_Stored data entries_
━━━━━━━━

File: src/rtl/spim_pkg.sv
package spim_pkg;
    localparam int SPIM_DW = 32;
    localparam int LEN_W   = 5;
    localparam int IDX_W   = 3;

    typedef enum logic [1:0] {
        A_CTRL = 2'd0,
        A_STAT = 2'd1,
        A_TX   = 2'd2,
        A_RX   = 2'd3
    } addr_e;

    typedef struct packed {
        logic [IDX_W-1:0] idx;
        logic [LEN_W-1:0] len;
        logic             tx_go;
        logic             dx_go;
    } ctrl_t;
endpackage

File: src/rtl/spim_clkgen.sv
module spim_clkgen #(
    parameter int DIV = 2
) (
    input  logic clk,
    input  logic rst_n,
    input  logic run,
    output logic tick
);
    localparam int CW = (DIV > 1) ? $clog2(DIV) : 1;

    logic [CW-1:0] cnt_d, cnt_q;

    always_comb begin
        tick  = run && (cnt_q == CW'(DIV - 1));
        cnt_d = cnt_q;
        if (!run || tick) cnt_d = '0;
        else              cnt_d = cnt_q + 1'b1;
    end

    always_ff @(posedge clk) begin
        if (!rst_n) cnt_q <= '0;
        else        cnt_q <= cnt_d;
    end
endmodule

File: src/rtl/spim_shift.sv
module spim_shift
    import spim_pkg::*;
#(
    parameter int DW = SPIM_DW
) (
    input  logic             clk,
    input  logic             rst_n,
    input  logic             start,
    input  logic [LEN_W-1:0] len_i,
    input  logic [DW-1:0]    tx_i,
    input  logic             tick,
    input  logic             miso,
    output logic             active,
    output logic             sclk,
    output logic             mosi,
    output logic             done,
    output logic [DW-1:0]    rx_o
);
    typedef struct packed {
        logic             active;
        logic             sclk;
        logic [DW-1:0]    sh;
        logic [DW-1:0]    acc;
        logic [LEN_W-1:0] bits;
        logic [LEN_W-1:0] last;
    } eng_t;

    eng_t s_d, s_q;
    logic [LEN_W-1:0] shamt;

    always_comb begin
        s_d   = s_q;
        shamt = LEN_W'(DW - 1) - len_i;
        done  = s_q.active && tick && s_q.sclk && (s_q.bits == s_q.last);
        if (start) begin
            s_d.active = 1'b1;
            s_d.sclk   = 1'b0;
            s_d.sh     = tx_i << shamt;
            s_d.acc    = '0;
            s_d.bits   = '0;
            s_d.last   = len_i;
        end else if (s_q.active && tick) begin
            if (!s_q.sclk) begin
                s_d.sclk = 1'b1;
                s_d.acc  = {s_q.acc[DW-2:0], miso};
            end else begin
                s_d.sclk = 1'b0;
                if (done) begin
                    s_d.active = 1'b0;
                end else begin
                    s_d.bits = s_q.bits + 1'b1;
                    s_d.sh   = {s_q.sh[DW-2:0], 1'b0};
                end
            end
        end
    end

    always_ff @(posedge clk) begin
        if (!rst_n) s_q <= '0;
        else        s_q <= s_d;
    end

    assign active = s_q.active;
    assign sclk   = s_q.sclk;
    assign mosi   = s_q.active & s_q.sh[DW-1];
    assign rx_o   = s_q.acc;


    sclk_idle_low_chk: assert property (@(posedge clk) disable iff (!rst_n)
        !s_q.active |-> !s_q.sclk);

    bit_count_bound_chk: assert property (@(posedge clk) disable iff (!rst_n)
        s_q.active |-> (s_q.bits <= s_q.last));

    mosi_stable_high_chk: assert property (@(posedge clk) disable iff (!rst_n)
        (s_q.active && s_q.sclk && !tick) |=> $stable(mosi));
endmodule

File: src/rtl/spim_csdec.sv
module spim_csdec #(
    parameter int NDEV = 5,
    parameter int IW   = 3
) (
    input  logic          clk,
    input  logic          rst_n,
    input  logic          en,
    input  logic [IW-1:0] idx,
    output logic [NDEV-1:0] cs_n
);
    generate
        for (genvar i = 0; i < NDEV; i++) begin : g_sel
            assign cs_n[i] = !(en && (idx == IW'(i)));
        end
    endgenerate


    single_select_chk: assert property (@(posedge clk) disable iff (!rst_n)
        $onehot0(~cs_n));

    idle_no_select_chk: assert property (@(posedge clk) disable iff (!rst_n)
        !en |-> (&cs_n));
endmodule

File: src/rtl/spim_top.sv
module spim_top
    import spim_pkg::*;
#(
    parameter int NDEV = 5,
    parameter int DIV  = 2
) (
    input  logic            clk,
    input  logic            rst_n,
    input  logic            bus_sel,
    input  logic            bus_wr,
    input  logic [1:0]      bus_addr,
    input  logic [31:0]     bus_wdata,
    output logic [31:0]     bus_rdata,
    output logic            bus_err,
    output logic            sclk,
    output logic            mosi,
    input  logic            miso,
    output logic [NDEV-1:0] cs_n
);
    localparam int DW     = SPIM_DW;
    localparam int CTRL_W = $bits(ctrl_t);

    typedef struct packed {
        ctrl_t         ctrl;
        logic [DW-1:0] tx;
        logic [DW-1:0] rx;
        logic          tx_empty;
        logic          rx_full;
    } regs_t;

    regs_t r_d, r_q;

    logic          wr_acc, rd_acc, busy, start;
    logic          tick, eng_active, eng_done;
    logic [DW-1:0] eng_rx;
    addr_e         addr;

    always_comb begin
        addr   = addr_e'(bus_addr);
        wr_acc = bus_sel && bus_wr;
        rd_acc = bus_sel && !bus_wr;
        busy   = r_q.ctrl.tx_go || r_q.ctrl.dx_go;
        start  = wr_acc && (addr == A_CTRL) && !busy && (bus_wdata[1] || bus_wdata[0]);

        r_d = r_q;
        if (eng_done) begin
            r_d.ctrl.tx_go = 1'b0;
            r_d.ctrl.dx_go = 1'b0;
            r_d.tx_empty   = 1'b1;
            if (r_q.ctrl.dx_go) begin
                r_d.rx      = eng_rx;
                r_d.rx_full = 1'b1;
            end
        end
        if (wr_acc) begin
            case (addr)
                A_CTRL: if (!busy) r_d.ctrl = ctrl_t'(bus_wdata[CTRL_W-1:0]);
                A_TX: begin
                    r_d.tx       = bus_wdata[DW-1:0];
                    r_d.tx_empty = 1'b0;
                end
                default: ;
            endcase
        end
        if (rd_acc && (addr == A_RX)) r_d.rx_full = 1'b0;

        bus_err = wr_acc && (addr == A_CTRL) && busy;
        case (addr)
            A_CTRL:  bus_rdata = {{(32-CTRL_W){1'b0}}, r_q.ctrl};
            A_STAT:  bus_rdata = {30'b0, r_q.tx_empty, r_q.rx_full};
            A_TX:    bus_rdata = r_q.tx;
            default: bus_rdata = r_q.rx;
        endcase
    end

    always_ff @(posedge clk) begin
        if (!rst_n) begin
            r_q          <= '0;
            r_q.tx_empty <= 1'b1;
        end else begin
            r_q <= r_d;
        end
    end

    spim_clkgen #(.DIV(DIV)) u_clk (
        .clk  (clk),
        .rst_n(rst_n),
        .run  (eng_active),
        .tick (tick)
    );

    spim_shift #(.DW(DW)) u_eng (
        .clk   (clk),
        .rst_n (rst_n),
        .start (start),
        .len_i (bus_wdata[6:2]),
        .tx_i  (r_q.tx),
        .tick  (tick),
        .miso  (miso),
        .active(eng_active),
        .sclk  (sclk),
        .mosi  (mosi),
        .done  (eng_done),
        .rx_o  (eng_rx)
    );

    spim_csdec #(.NDEV(NDEV), .IW(IDX_W)) u_cs (
        .clk  (clk),
        .rst_n(rst_n),
        .en   (eng_active),
        .idx  (r_q.ctrl.idx),
        .cs_n (cs_n)
    );


    ctrl_locked_chk: assert property (@(posedge clk) disable iff (!rst_n)
        (bus_err && !eng_done) |=> $stable(r_q.ctrl));

    go_self_clear_chk: assert property (@(posedge clk) disable iff (!rst_n)
        eng_done |=> (!r_q.ctrl.tx_go && !r_q.ctrl.dx_go));

    tx_empty_clear_chk: assert property (@(posedge clk) disable iff (!rst_n)
        (wr_acc && addr == A_TX) |=> !r_q.tx_empty);

    rx_full_duplex_only_chk: assert property (@(posedge clk) disable iff (!rst_n)
        $rose(r_q.rx_full) |-> $past(r_q.ctrl.dx_go));

    busy_matches_engine_chk: assert property (@(posedge clk) disable iff (!rst_n)
        busy == eng_active);
endmodule

File: config.mk
export PLATFORM = sky130hd
export DESIGN_NAME = spim_top
export DESIGN_NICKNAME = d
export VERILOG_FILES = /design/src/rtl/spim_pkg.sv /design/src/rtl/spim_clkgen.sv /design/src/rtl/spim_shift.sv /design/src/rtl/spim_csdec.sv /design/src/rtl/spim_top.sv
export SDC_FILE = /design/constraint.sdc
export NUM_CORES = 1
export LEC_CHECK = 0
export ABC_AREA = 1
export BUFFER_PORTS_ARGS = -buffer_cell sky130_fd_sc_hd__buf_4
export CAP_MARGIN = 25
export CELL_PAD_IN_SITES_DETAIL_PLACEMENT = 1
export CELL_PAD_IN_SITES_GLOBAL_PLACEMENT = 2
export CORE_MARGIN = 2
export CORE_UTILIZATION = 33
export DETAILED_ROUTE_END_ITERATION = 6
export HOLD_SLACK_MARGIN = 0.1
export PLACE_DENSITY_LB_ADDON = 0.1
export SLEW_MARGIN = 10
export SYNTH_ARGS = -nofsm -noshare
export SYNTH_HDL_FRONTEND = slang
export SYNTH_SLANG_ARGS = --single-unit
File: constraint.sdc
create_clock -name clk -period 2.1 [get_ports clk]
set_input_delay 0.105 -clock clk [delete_from_list [all_inputs] [get_ports clk]]
set_output_delay 0.105 -clock clk [all_outputs]
set_load 0.01 [all_outputs]
==> reports/results.txt, run 1 <==
Final max-slew violation count = 0
Setup bufs post-CTS = 0
Post-DR wirelength/cell = 18.4 um
DR vias/cell = 5.28
Routed Antenna Nets = 0
Critical path type = input pin to flip-flop
Antenna diodes = 0
CP Launch Type = input pin
Final hold vios = 0
Clk pwr share = 46.1%
Unrepaired setup endpoints after global routing = no
Wl on met1 = 14.8 mm
Critical path peak fanout = 29
Critical path launch point = bus_wr
Chip Width = 159 um
H-tree Lvls = 4
Total GRT Usage = 24.0%
WP data required = 2480 ps
Last weighted congestion value of the routability-driven placer = 0.866
Critical path arrival = 2250 ps
Ports = 79
Post-placement cell area = 8800 sq um
Clk slew on worst S/H paths = 80 ps
Die area = 25300 sq um
P per Cell Area = 703 nW/um^2
Dpl ws = 163 ps
Min-delay src = bus_wdata[2]
CTS tree = done
Post-synthesis cell area = 7940 sq um
Die height = 159 um
Asr flop ratio synth = 0%
Gate power share = 10.3%
Worst Max-Slew Pin Slew = 585 ps
CTS Buffer Depth = 2
Min-delay worst type = input pin to flip-flop
Prevailing post-synth register cell = dfxtp_1
Fillcell total = 3028
First-pass GRT wire length = 48.7 mm
Core area = 23500 sq um
DR DRC count = 0
Final setup viols = 0
Max Cap Viol = 0
Total congestion overflow = 0
Starting density of the core = 33.7%
Seq cells post-synth = 153
Final period utilization = 89.3%
Net switching power = 2050 uW
Leakage = 0.00392 uW
WL met2 = 13.5 mm
Port-buffer cells = 78
Top sig layer = met4
Worst-Skew Late Latency = 440 ps
Synth area leaders = dfxtp_1 (39%), nand3_1 (19%), nand2_1 (13%)
Start of the worst register-to-register path = r_q[66]$_SDFF_PN0_
Seq/Total Area, Yosys = 38.6%
Final WS setup = 225 ps
# clock sinks = 153
Mapped Avg Cell Area = 6.55 sq um
Worst Skew = 14.5 ps
Switching share of power = 29.9%
Final instance area = 9760 sq um
Layout cells sized above 1 = 12.0%
Pint = 4810 uW
F_max = 533 MHz
Syn_nets = 1252
Synth cell types = 34
Max transition margin = 60.9%
TritonRoute pass-1 iters = 4
Status = complete, no violations
Num CTS Buffers = 17
Wire length on met3 = 888 um
Share of power burned in registers = 43.6%
Min Tclk post-route = 1880 ps
Hold slack final = 162 ps
Cells after synthesis = 1212
Fin Setup TNS = 0 ps
Synth warnings = 0
Post-synth EDFFs = 0
Nature of the critical path endpoint = flip-flop
Final HPWL from detailed placement = 20.9 mm
# rows = 56
Pin count of the biggest net entering global routing = 51
Top cell type's share of synthesized area = 38.6%
Synth-to-layout area growth = 22.9%
Vias = 8512
Root Buffer = clkbuf_16
Maximum VDD drop = 0.333 mV
Synth area leader = dfxtp_1
Antenna violations before repair = 0
Vias in the first global route = 8658
DR iter-0 viols = 511
Fin nets = 1321
Routed wire length = 29.7 mm
## timing repair
item                                    4_1_cts  5_1_grt
hold endpoints to repair                     44        0
resized for setup                             0        2
hold buffers                                 35        0
endpoints found under the setup margin        0       22
## final cells by class
type	count	area [sq um]	area share, %
Sequential cell	153	3060	31.4
Tap cell	319	399	4.09
Clock buffer	17	425	4.36
Timing Repair Buffer	140	1220	12.5
Clock inverter	15	175	1.80
Inverter	65	246	2.53
Multi-Input combinational cell	904	4230	43.3
## cell usage in the layout (no fill, tap or decap), types with 3 or more instances in the layout
| master | count |
|---|---|
| o22ai_1 | 3 |
| buf_4 | 98 |
| clkinv_8 | 4 |
| nand2_1 | 278 |
| o21ai_0 | 72 |
| inv_2 | 6 |
| inv_1 | 56 |
| nand4_1 | 6 |
| o21ai_1 | 6 |
| nor2_1 | 73 |
| inv_8 | 4 |
| buf_12 | 6 |
| inv_6 | 3 |
| dfxtp_1 | 153 |
| dlygate4sd3_1 | 35 |
| nor2_4 | 3 |
| o211ai_1 | 9 |
| clkbuf_16 | 17 |
| nand3_1 | 308 |
| a21oi_1 | 127 |
## metal layers
| layer | vias to the layer above | global-route usage [%] |
|---|---|---|
| met5 | - | 0 |
| met4 | 0 | 6.86 |
| met3 | 32 | 3.44 |
| met2 | 124 | 38.1 |
| met1 | 4134 | 33.8 |
| li1 | 4222 | - |
## power groups by stage
stage	sequential, uW	combinational, uW	clock, uW
6_report	2990	709	3160
5_1_grt	2990	790	3320
4_1_cts	2990	709	3230
3_5_place_dp	3050	657	0
3_3_place_gp	3050	654	0
2_1_floorplan	3040	409	0
## through the flow
step / total power, uW / utilization (%) / std cells
CTS: 6930 / 41.4 / 1613
global placement: 3710 / 37.4 / 1546
detailed placement: 3710 / 37.4 / 1546
finish: 6860 / 41.4 / 1613
global route: 7110 / 41.4 / 1613
floorplan: 3450 / - / 1212
## synth_stat cells, types with 9 or more instances
cell type and count:
o21ai_0 72, nor2_1 73, inv_1 56, o211ai_1 9
nand2_1 278, a21oi_1 127, dfxtp_1 153, buf_2 22
clkbuf_1 47, nand3_1 308, buf_1 13
## cell families after synthesis
family | after synthesis | share of synthesized area (%)
AND/OR/NAND/NOR | 679 | 38.3
AO/OA/AOI/OAI | 221 | 14.4
XOR/XNOR | 3 | 0.331
adder cells (fa/ha/maj) | 1 | 0.158
flip-flops | 153 | 38.6
buffers and inverters | 155 | 8.19
## flip-flops by register name (all words and copies together), names as in the netlist
register      cells
r_q              76
u_clk.cnt_q       1
u_eng.active      1
u_eng.rx_o       32
u_eng.s_q        42
u_eng.sclk        1
## worst paths after layout
kind	to	slack [ps]	cells past startpoint
max	u_eng.s_q[44]$_SDFFE_PN0P_	220	13
min	r_q[36]$_SDFFE_PN0P_	160	4
max reg2reg	u_eng.s_q[44]$_SDFFE_PN0P_	270	10
min reg2reg	u_clk.cnt_q$_SDFF_PP0_	420	1
## worst max-delay path, cell delays in order
cell	delay, ps
dlygate4sd3_1	530
buf_4	110
nand2_1	110
inv_1	120
nand3_4	200
nor2_8	260
inv_4	100
nor2_4	110
buf_12	190
inv_1	100
nor2_1	120
a21oi_1	60
a21oi_1	120
Note: power is estimated with default switching activity, not from simulation.
==> run 2: changes to the inputs <==
--- a/config.mk
+++ b/config.mk
@@ -15,6 +15,7 @@
 export DETAILED_ROUTE_END_ITERATION = 6
 export HOLD_SLACK_MARGIN = 0.1
 export PLACE_DENSITY_LB_ADDON = 0.1
+export SETUP_SLACK_MARGIN = 0.3
 export SLEW_MARGIN = 10
 export SYNTH_ARGS = -nofsm -noshare
 export SYNTH_HDL_FRONTEND = slang
==> constraint.sdc (replaced) <==
create_clock -name clk -period 2.1 [get_ports clk]
set_input_delay 0.105 -clock clk [delete_from_list [all_inputs] [get_ports clk]]
set_output_delay 0.105 -clock clk [all_outputs]
set_load 0.02 [all_outputs]
==> reports/results.txt, run 2 (synthesized netlist as in run 1, its figures left out) <==
Worst path slowest cell = dfxtp_1
DR iter-0 viols = 534
Leakage = 0.00398 uW
Worst Skew = 13.5 ps
Vias in the first global route = 8694
Worst Max-Slew Pin Slew = 579 ps
F_max = 593 MHz
Fin nets = 1330
Placed Instances = 1546
Routed wire length = 30.1 mm
Num CTS Buffers = 17
Status = complete, no violations
DR DRC count = 0
Power Total = 6880 uW
Most frequent cells in the layout = nand3_1 (308), nand2_1 (276), dfxtp_1 (150)
Synth-to-layout area growth = 24.6%
Die height = 159 um
H-tree Lvls = 4
Routed Antenna Nets = 0
Vias = 8565
Final setup viols = 0
Final max-slew violation count = 0
P per Cell Area = 695 nW/um^2
Antenna diodes = 0
Min Tclk post-route = 1690 ps
Ports = 79
Post-placement cell area = 8800 sq um
CTS tree = done
Critical path type = flip-flop to flip-flop
# clock sinks = 153
TritonRoute pass-1 iters = 5
Final HPWL from detailed placement = 20.9 mm
Final hold vios = 0
Hold depth = 4
CP Launch Type = flip-flop
DR vias/cell = 5.28
R2R depth = 11
Max transition margin = 61.3%
Starting density of the core = 33.7%
Critical path arrival = 2060 ps
Layout cells sized above 1 = 13.2%
Crit-path max cell delay = 350 ps
Crit-path cells = inv_1 -> nand2_1 -> nand2_1 -> nor2_1 -> nand3_2 -> inv_1 -> nand2_2 -> inv_2 -> buf_12 -> nand3_1 -> a21oi_2
Unrepaired setup endpoints after global routing = yes
Antenna violations before repair = 0
Total congestion overflow = 0
Worst-Skew Late Latency = 440 ps
Chip Width = 159 um
CTS Buffer Depth = 2
First-pass GRT wire length = 48.9 mm
Clk slew on worst S/H paths = 70 ps
Core area = 23500 sq um
Biggest register = r_q
Pin count of the biggest net entering global routing = 51
# rows = 56
Min-delay worst type = input pin to flip-flop
Port-buffer cells = 78
Max reg flops = 76
Root Buffer = clkbuf_16
Final period utilization = 80.3%
Die area = 25300 sq um
WP data required = 2470 ps
Finished Layout Cells = 1622
Total GRT Usage = 24.0%
Nature of the critical path endpoint = flip-flop
Last weighted congestion value of the routability-driven placer = 0.866
Max Cap Viol = 0
Commonest non-fill, non-tap cell in the layout = nand3_1
Critical path peak fanout = 34
Fin Setup TNS = 0 ps
Post-DR wirelength/cell = 18.5 um
Final instance area = 9890 sq um
Fillcell total = 3030
Maximum VDD drop = 0.334 mV
[run 2: cell types whose count changed in the layout (fill, tap and decap cells not counted), moves of 2 or more]
cell | previous run | this run
dfxtp_1 | 153 | 150
buf_6 | 0 | 3
nand2_2 | 0 | 2
a21oi_1 | 127 | 125
buf_4 | 98 | 101
dfxtp_2 | 0 | 2
buf_12 | 6 | 9
nand2_1 | 278 | 276
[run 2: worst paths after layout]
| check | start | slack (ps) | to |
|---|---|---|---|
| worst min-delay path | bus_addr[0] | 130 | r_q[69]$_SDFFE_PN0P_ |
| worst max-delay path | u_eng.s_q[2]$_SDFFE_PN0P_ | 410 | r_q[13]$_SDFFE_PN0P_ |
| worst max register to register | u_eng.s_q[2]$_SDFFE_PN0P_ | 410 | r_q[13]$_SDFFE_PN0P_ |
| worst min register to register | u_clk.cnt_q$_SDFF_PP0_ | 410 | u_clk.cnt_q$_SDFF_PP0_ |
[run 2: power by group]
group	total [uW]	internal, uW	switching [uW]
Combinational	733	260	473
Clock	3160	1610	1540
Sequential	2990	2940	42.0
[run 2: critical path: cells and delay by family (launching register included)]
kind | cells | cell delay [ps]
and+or+nand+nor | 6 | 630
buffers and inverters | 4 | 470
DFF | 1 | 350
AOI/OAI and AO/OA | 1 | 150
[run 2: repair_timing]
| item | CTS | global route |
|---|---|---|
| hold buffers | 35 | 0 |
| buffers inserted | 3 | 5 |
| pin swaps | 1 | 6 |
| setup endpoints to repair | 41 | 63 |
| hold endpoints to repair | 44 | 0 |
| cloned | 0 | 1 |
| resized for setup | 6 | 14 |
[run 2: metal layers]
layer | track usage (%) | routed length [um]
met5 | 0 | 0
met3 | 3.44 | 852
met1 | 33.9 | 14700
met4 | 6.86 | 542
met2 | 38.4 | 13900
[run 2: through the flow]
step / setup WS (ps) / utilization [%] / hold slack, ps
final: 414 / 42.0 / 128
after global routing: 260 / 42.0 / 142
after detailed placement: 163 / 37.4 / 335
after global placement: 185 / 37.4 / 328
after CTS: 301 / 41.6 / 146
after floorplan: 463 / - / 240
[run 2: layout make-up]
type	instances	area, sq um	area share (%)
clock inverter	15	175	1.77
tap	319	399	4.03
timing repair buffer	149	1330	13.4
inverter	65	249	2.52
clock buffer	17	425	4.30
multi-input combinational	904	4250	42.9
sequential	153	3070	31.0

━━━━━━━━

When you reach the line with "r_d.ctrl.dx_go = 1'b0;" in the records above, start writing out lines exactly, and stop once the line with "default: bus_rdata = r_q.rx;" has been written; include nothing else.

_EXERCISE ANSWER_
            r_d.ctrl.dx_go = 1'b0;
            r_d.tx_empty   = 1'b1;
            if (r_q.ctrl.dx_go) begin
                r_d.rx      = eng_rx;
                r_d.rx_full = 1'b1;
            end
        end
        if (wr_acc) begin
            case (addr)
                A_CTRL: if (!busy) r_d.ctrl = ctrl_t'(bus_wdata[CTRL_W-1:0]);
                A_TX: begin
                    r_d.tx       = bus_wdata[DW-1:0];
                    r_d.tx_empty = 1'b0;
                end
                default: ;
            endcase
        end
        if (rd_acc && (addr == A_RX)) r_d.rx_full = 1'b0;

        bus_err = wr_acc && (addr == A_CTRL) && busy;
        case (addr)
            A_CTRL:  bus_rdata = {{(32-CTRL_W){1'b0}}, r_q.ctrl};
            A_STAT:  bus_rdata = {30'b0, r_q.tx_empty, r_q.rx_full};
            A_TX:    bus_rdata = r_q.tx;
            default: bus_rdata = r_q.rx;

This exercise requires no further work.